Our proposed architecture is built upon two of our works: non-autoregressive semantic parsing and span pointer networks for non-autoregressive parsing. Non-autoregressive modeling allows for fully parallel decoding (generating the entire sequence at once), while autoregressive (traditional) parsing is linear decoding, token by token. Often, non-autoregressive methods come at the cost of accuracy; however, our proposed methods for span-based non-autoregressive parsing achieve parity with auto-regressive methods.
In this work, we propose a fully parallelizable semantic parser by leveraging a CMLM-based non-autoregressive decoding scheme.
In the first model, our semantic parsers are broken down into three components: encoding, length prediction, and decoding. The model is responsible for encoding the utterance, then predicting the length of the output and creating that many mask tokens, and finally decoding each of these tokens in parallel.

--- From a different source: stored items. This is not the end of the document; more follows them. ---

### src/rtl/stage0_prefetch.sv
// Instruction-fetch stage: fetches words from boot ROM or RAM into a small
// prefetch FIFO and hands them to stage 1 over a valid/ready handshake.
// A redirect flushes the FIFO and restarts fetch at a new PC and source.
// If a RAM read is in flight when the redirect arrives, the stage waits in
// DRAIN for that read to complete and throws its data away.
module stage0_prefetch #(
    parameter int                    DATA_WIDTH = 32,
    parameter int                    ADDR_WIDTH = 16,
    parameter int                    DEPTH      = 4,
    parameter logic [ADDR_WIDTH-1:0] RESET_PC   = '0
) (
    input  logic                  clk,
    input  logic                  reset,
    input  logic                  redirect_valid,
    input  logic [ADDR_WIDTH-1:0] redirect_pc,
    input  logic                  redirect_from_ram,
    output logic [ADDR_WIDTH-1:0] brom_address,
    input  logic [DATA_WIDTH-1:0] brom_value,
    output logic                  ram_req,
    output logic [ADDR_WIDTH-1:0] ram_address,
    input  logic                  ram_ack,
    input  logic [DATA_WIDTH-1:0] ram_value,
    output logic [DATA_WIDTH-1:0] instruction_binary,
    output logic [ADDR_WIDTH-1:0] instr_pc,
    output logic                  instr_valid,
    input  logic                  instr_ready,
    output logic                  execute_from_ram
);

    localparam int PTR_W = $clog2(DEPTH);
    localparam int CNT_W = PTR_W + 1;

    typedef enum logic {FETCH = 1'b0, DRAIN = 1'b1} state_t;

    state_t                  state_q, state_d;
    logic [ADDR_WIDTH-1:0]   pc_q, pc_d;
    logic [ADDR_WIDTH-1:0]   drain_addr_q, drain_addr_d;
    logic                    from_ram_q, from_ram_d;
    logic [PTR_W-1:0]        wr_ptr_q, wr_ptr_d, rd_ptr_q, rd_ptr_d;
    logic [CNT_W-1:0]        count_q, count_d;
    logic [DATA_WIDTH-1:0]   head_data_q, head_data_d;
    logic [ADDR_WIDTH-1:0]   head_pc_q, head_pc_d;
    logic [DATA_WIDTH-1:0]   entry_data [DEPTH];
    logic [ADDR_WIDTH-1:0]   entry_pc [DEPTH];
    logic                    fifo_full;
    logic                    push;
    logic                    pop;
    logic                    req;
    logic [ADDR_WIDTH-1:0]   req_addr;
    logic [DATA_WIDTH-1:0]   push_data;

    // Full is judged on the count at the start of the cycle, so a pop in the
    // same cycle never makes room for a push.
    assign fifo_full = (count_q == CNT_W'(DEPTH));
    assign pop       = (count_q != '0) && instr_ready && !redirect_valid;

    // Fetch control: source selection, RAM request, PC advance, redirect/drain.
    always_comb begin
        state_d      = state_q;
        pc_d         = pc_q;
        from_ram_d   = from_ram_q;
        drain_addr_d = drain_addr_q;
        push         = 1'b0;
        push_data    = brom_value;
        req          = 1'b0;
        req_addr     = pc_q;
        case (state_q)
            FETCH: begin
                if (from_ram_q) begin
                    // Nothing else can fill the FIFO while a read is pending,
                    // so the request stays stable until its ack.
                    req = !fifo_full;
                    if (req && ram_ack) begin
                        push      = 1'b1;
                        push_data = ram_value;
                    end
                end else begin
                    push = !fifo_full;
                end
                if (redirect_valid) begin
                    push       = 1'b0;
                    pc_d       = redirect_pc;
                    from_ram_d = redirect_from_ram;
                    if (req && !ram_ack) begin
                        state_d      = DRAIN;
                        drain_addr_d = pc_q;
                    end
                end else if (push) begin
                    pc_d = pc_q + ADDR_WIDTH'(1);
                end
            end
            DRAIN: begin
                // Keep the abandoned read alive until the RAM answers it.
                req      = 1'b1;
                req_addr = drain_addr_q;
                if (ram_ack) begin
                    state_d = FETCH;
                end
                if (redirect_valid) begin
                    pc_d       = redirect_pc;
                    from_ram_d = redirect_from_ram;
                end
            end
            default: state_d = FETCH;
        endcase
    end

    // FIFO pointers and occupancy; a redirect empties the FIFO but leaves the
    // read pointer (and so the presented head) where it was.
    always_comb begin
        wr_ptr_d = wr_ptr_q;
        rd_ptr_d = rd_ptr_q;
        count_d  = count_q;
        if (redirect_valid) begin
            wr_ptr_d = rd_ptr_q;
            count_d  = '0;
        end else begin
            if (push) wr_ptr_d = wr_ptr_q + PTR_W'(1);
            if (pop)  rd_ptr_d = rd_ptr_q + PTR_W'(1);
            case ({push, pop})
                2'b10:   count_d = count_q + CNT_W'(1);
                2'b01:   count_d = count_q - CNT_W'(1);
                default: count_d = count_q;
            endcase
        end
    end

    // Next head word; bypasses the entry being written when it becomes the
    // head, and holds the last value while the FIFO is empty.
    always_comb begin
        head_data_d = head_data_q;
        head_pc_d   = head_pc_q;
        if (count_d != '0) begin
            if (push && (wr_ptr_q == rd_ptr_d)) begin
                head_data_d = push_data;
                head_pc_d   = pc_q;
            end else begin
                head_data_d = entry_data[rd_ptr_d];
                head_pc_d   = entry_pc[rd_ptr_d];
            end
        end
    end

    genvar gi;
    generate
        for (gi = 0; gi < DEPTH; gi++) begin : g_entry
            logic [DATA_WIDTH-1:0] data_q, data_d;
            logic [ADDR_WIDTH-1:0] epc_q, epc_d;

            // Capture the pushed word when this slot is the write target.
            always_comb begin
                data_d = data_q;
                epc_d  = epc_q;
                if (push && (wr_ptr_q == PTR_W'(gi))) begin
                    data_d = push_data;
                    epc_d  = pc_q;
                end
            end

            // Entry storage.
            always_ff @(posedge clk or posedge reset) begin
                if (reset) begin
                    data_q <= '0;
                    epc_q  <= '0;
                end else begin
                    data_q <= data_d;
                    epc_q  <= epc_d;
                end
            end

            assign entry_data[gi] = data_q;
            assign entry_pc[gi]   = epc_q;
        end
    endgenerate

    // State, PC, pointers and head registers.
    always_ff @(posedge clk or posedge reset) begin
        if (reset) begin
            state_q      <= FETCH;
            pc_q         <= RESET_PC;
            drain_addr_q <= '0;
            from_ram_q   <= 1'b0;
            wr_ptr_q     <= '0;
            rd_ptr_q     <= '0;
            count_q      <= '0;
            head_data_q  <= '0;
            head_pc_q    <= '0;
        end else begin
            state_q      <= state_d;
            pc_q         <= pc_d;
            drain_addr_q <= drain_addr_d;
            from_ram_q   <= from_ram_d;
            wr_ptr_q     <= wr_ptr_d;
            rd_ptr_q     <= rd_ptr_d;
            count_q      <= count_d;
            head_data_q  <= head_data_d;
            head_pc_q    <= head_pc_d;
        end
    end

    assign brom_address       = pc_q;
    assign ram_req            = req;
    assign ram_address        = req_addr;
    assign instruction_binary = head_data_q;
    assign instr_pc           = head_pc_q;
    assign instr_valid        = (count_q != '0);
    assign execute_from_ram   = from_ram_q;

endmodule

Through extensive experimentation, we show that such non-autoregressive parsers can achieve accuracy parity with autoregressive parsers of similar architectures, while providing significant improvements in decoding speed.Span-based predictions to improve performance and efficiency
While our work on non-autoregressive parsing should have great potential for parallelizing models for efficient decoding, the generalization of such a model is fundamentally restricted due to the length prediction task. In order for the model to predict the correct length, it must know the number of intent and slot labels, as well as the length of any relevant slot text in the output parse.
To reduce such errors, we formulate a new parser that relies on span-based prediction rather than slot text generation. Switching to span decoding means the length of the output is now decoupled from the user’s utterance text, since it only takes two tokens (start/end index) to represent a slot. The length of slot text is always 2, regardless of what the text is or what language it is in, leading to a significantly more consistent modeling task. A depiction of our model is shown in the figure below.
This figure depicts our new generation form that relies on span-based prediction. Our results show significant improvements in quality (+1.2 percent absolute compared with prior non-autoregressive parsers); improvements in cross-domain generalization (an average 15 percent improvement on the reminder domain, compared with prior non-autoregressive parsers); and cross-lingual improvements (13.7 percent improvement over an XLM-R autoregressive baseline). Furthermore, they show a 70 percent reduction in latency and an 83 percent reduction in memory for a beam size of 5.
These improvements might help lay the groundwork for preserving on-device privacy at scale without sacrificing accuracy and speed, and serve as a blueprint for how we can bring larger models onto the server. Compared with prior work in both non-autoregressive modeling in machine translation and efficient modeling in semantic parsing, research shows we can decode full semantic parsers to state-of-the-art quality in a single decoding step, while retaining quality and generalization properties of auto-regressive parsers.
We want interactions with assistants to feel natural and lag-free, while also keeping people’s data on-device as much as possible. For further research, we will be relying on this method to make models faster and more data-efficient.
While the research community makes progress independently on efficient architectures for on-device and scalable architectures for low-resource learning, it is important to investigate strategies for a single model that is both efficient and scalable. Efficient modeling is critical for on-device language understanding, as well as bringing more scalable pretrained models to production environments.
We hope our research provides an effective avenue for researchers and practitioners to improve semantic parsing in conversational assistants.